Reproduce the data that follows precisely.

[Data extracted from a collection]
☆ ☆ ☆ ☆ ☆
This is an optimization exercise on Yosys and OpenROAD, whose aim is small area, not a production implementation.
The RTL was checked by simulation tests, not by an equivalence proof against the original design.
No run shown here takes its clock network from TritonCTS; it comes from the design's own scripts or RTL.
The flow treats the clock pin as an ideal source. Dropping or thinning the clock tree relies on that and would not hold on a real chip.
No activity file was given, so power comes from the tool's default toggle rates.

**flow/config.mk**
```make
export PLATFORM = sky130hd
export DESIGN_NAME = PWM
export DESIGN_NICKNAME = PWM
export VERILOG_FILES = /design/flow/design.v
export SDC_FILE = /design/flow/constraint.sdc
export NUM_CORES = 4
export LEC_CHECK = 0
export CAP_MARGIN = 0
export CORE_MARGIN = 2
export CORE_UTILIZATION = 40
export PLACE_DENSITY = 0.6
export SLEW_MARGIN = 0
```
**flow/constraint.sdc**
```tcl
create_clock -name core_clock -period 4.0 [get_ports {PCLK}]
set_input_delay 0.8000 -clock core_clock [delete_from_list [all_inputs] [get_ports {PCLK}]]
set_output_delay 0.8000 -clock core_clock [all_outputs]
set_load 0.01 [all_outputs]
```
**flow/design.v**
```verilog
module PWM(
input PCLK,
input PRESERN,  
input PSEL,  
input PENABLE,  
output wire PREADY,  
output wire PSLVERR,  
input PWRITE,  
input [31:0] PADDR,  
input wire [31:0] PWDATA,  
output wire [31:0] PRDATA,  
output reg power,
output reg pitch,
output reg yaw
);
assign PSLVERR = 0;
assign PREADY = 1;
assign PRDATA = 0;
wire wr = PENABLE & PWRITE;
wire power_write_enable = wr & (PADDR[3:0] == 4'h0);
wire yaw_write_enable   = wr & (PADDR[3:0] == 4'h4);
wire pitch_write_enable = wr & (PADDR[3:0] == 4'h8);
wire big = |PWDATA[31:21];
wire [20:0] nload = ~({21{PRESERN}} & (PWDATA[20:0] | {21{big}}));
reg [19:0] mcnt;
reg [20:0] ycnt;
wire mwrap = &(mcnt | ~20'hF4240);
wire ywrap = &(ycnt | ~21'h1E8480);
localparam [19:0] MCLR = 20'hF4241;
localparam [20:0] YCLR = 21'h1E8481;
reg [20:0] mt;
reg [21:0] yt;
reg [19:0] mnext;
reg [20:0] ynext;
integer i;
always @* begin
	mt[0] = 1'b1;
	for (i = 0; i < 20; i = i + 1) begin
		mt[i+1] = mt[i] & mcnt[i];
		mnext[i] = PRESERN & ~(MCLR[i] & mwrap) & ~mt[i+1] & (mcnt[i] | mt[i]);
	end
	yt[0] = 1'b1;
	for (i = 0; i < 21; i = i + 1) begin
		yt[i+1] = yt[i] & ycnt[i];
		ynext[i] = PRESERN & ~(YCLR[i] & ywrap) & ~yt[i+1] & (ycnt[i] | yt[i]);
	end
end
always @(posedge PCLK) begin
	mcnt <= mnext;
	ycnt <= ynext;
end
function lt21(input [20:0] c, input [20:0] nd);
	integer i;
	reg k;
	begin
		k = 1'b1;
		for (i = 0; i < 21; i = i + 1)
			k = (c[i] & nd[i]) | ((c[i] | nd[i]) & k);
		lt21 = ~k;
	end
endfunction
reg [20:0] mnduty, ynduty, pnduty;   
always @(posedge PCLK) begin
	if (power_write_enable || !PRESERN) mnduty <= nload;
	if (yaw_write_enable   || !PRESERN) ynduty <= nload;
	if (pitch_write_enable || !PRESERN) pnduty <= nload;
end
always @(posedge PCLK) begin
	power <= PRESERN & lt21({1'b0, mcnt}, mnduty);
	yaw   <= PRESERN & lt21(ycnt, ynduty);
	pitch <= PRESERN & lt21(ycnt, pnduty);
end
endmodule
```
☆ ☆ ☆ ☆ ☆
→ **TASK RESPONSE**:
This is an optimization exercise on Yosys and OpenROAD, whose aim is small area, not a production implementation.
The RTL was checked by simulation tests, not by an equivalence proof against the original design.
No run shown here takes its clock network from TritonCTS; it comes from the design's own scripts or RTL.
The flow treats the clock pin as an ideal source. Dropping or thinning the clock tree relies on that and would not hold on a real chip.
No activity file was given, so power comes from the tool's default toggle rates.

**flow/config.mk**
```make
export PLATFORM = sky130hd
export DESIGN_NAME = PWM
export DESIGN_NICKNAME = PWM
export VERILOG_FILES = /design/flow/design.v
export SDC_FILE = /design/flow/constraint.sdc
export NUM_CORES = 4
export LEC_CHECK = 0
export CAP_MARGIN = 0
export CORE_MARGIN = 2
export CORE_UTILIZATION = 40
export PLACE_DENSITY = 0.6
export SLEW_MARGIN = 0
```
**flow/constraint.sdc**
```tcl
create_clock -name core_clock -period 4.0 [get_ports {PCLK}]
set_input_delay 0.8000 -clock core_clock [delete_from_list [all_inputs] [get_ports {PCLK}]]
set_output_delay 0.8000 -clock core_clock [all_outputs]
set_load 0.01 [all_outputs]
```
**flow/design.v**
```verilog
module PWM(
input PCLK,
input PRESERN,  
input PSEL,  
input PENABLE,  
output wire PREADY,  
output wire PSLVERR,  
input PWRITE,  
input [31:0] PADDR,  
input wire [31:0] PWDATA,  
output wire [31:0] PRDATA,  
output reg power,
output reg pitch,
output reg yaw
);
assign PSLVERR = 0;
assign PREADY = 1;
assign PRDATA = 0;
wire wr = PENABLE & PWRITE;
wire power_write_enable = wr & (PADDR[3:0] == 4'h0);
wire yaw_write_enable   = wr & (PADDR[3:0] == 4'h4);
wire pitch_write_enable = wr & (PADDR[3:0] == 4'h8);
wire big = |PWDATA[31:21];
wire [20:0] nload = ~({21{PRESERN}} & (PWDATA[20:0] | {21{big}}));
reg [19:0] mcnt;
reg [20:0] ycnt;
wire mwrap = &(mcnt | ~20'hF4240);
wire ywrap = &(ycnt | ~21'h1E8480);
localparam [19:0] MCLR = 20'hF4241;
localparam [20:0] YCLR = 21'h1E8481;
reg [20:0] mt;
reg [21:0] yt;
reg [19:0] mnext;
reg [20:0] ynext;
integer i;
always @* begin
	mt[0] = 1'b1;
	for (i = 0; i < 20; i = i + 1) begin
		mt[i+1] = mt[i] & mcnt[i];
		mnext[i] = PRESERN & ~(MCLR[i] & mwrap) & ~mt[i+1] & (mcnt[i] | mt[i]);
	end
	yt[0] = 1'b1;
	for (i = 0; i < 21; i = i + 1) begin
		yt[i+1] = yt[i] & ycnt[i];
		ynext[i] = PRESERN & ~(YCLR[i] & ywrap) & ~yt[i+1] & (ycnt[i] | yt[i]);
	end
end
always @(posedge PCLK) begin
	mcnt <= mnext;
	ycnt <= ynext;
end
function lt21(input [20:0] c, input [20:0] nd);
	integer i;
	reg k;
	begin
		k = 1'b1;
		for (i = 0; i < 21; i = i + 1)
			k = (c[i] & nd[i]) | ((c[i] | nd[i]) & k);
		lt21 = ~k;
	end
endfunction
reg [20:0] mnduty, ynduty, pnduty;   
always @(posedge PCLK) begin
	if (power_write_enable || !PRESERN) mnduty <= nload;
	if (yaw_write_enable   || !PRESERN) ynduty <= nload;
	if (pitch_write_enable || !PRESERN) pnduty <= nload;
end
always @(posedge PCLK) begin
	power <= PRESERN & lt21({1'b0, mcnt}, mnduty);
	yaw   <= PRESERN & lt21(ycnt, ynduty);
	pitch <= PRESERN & lt21(ycnt, pnduty);
end
endmodule
```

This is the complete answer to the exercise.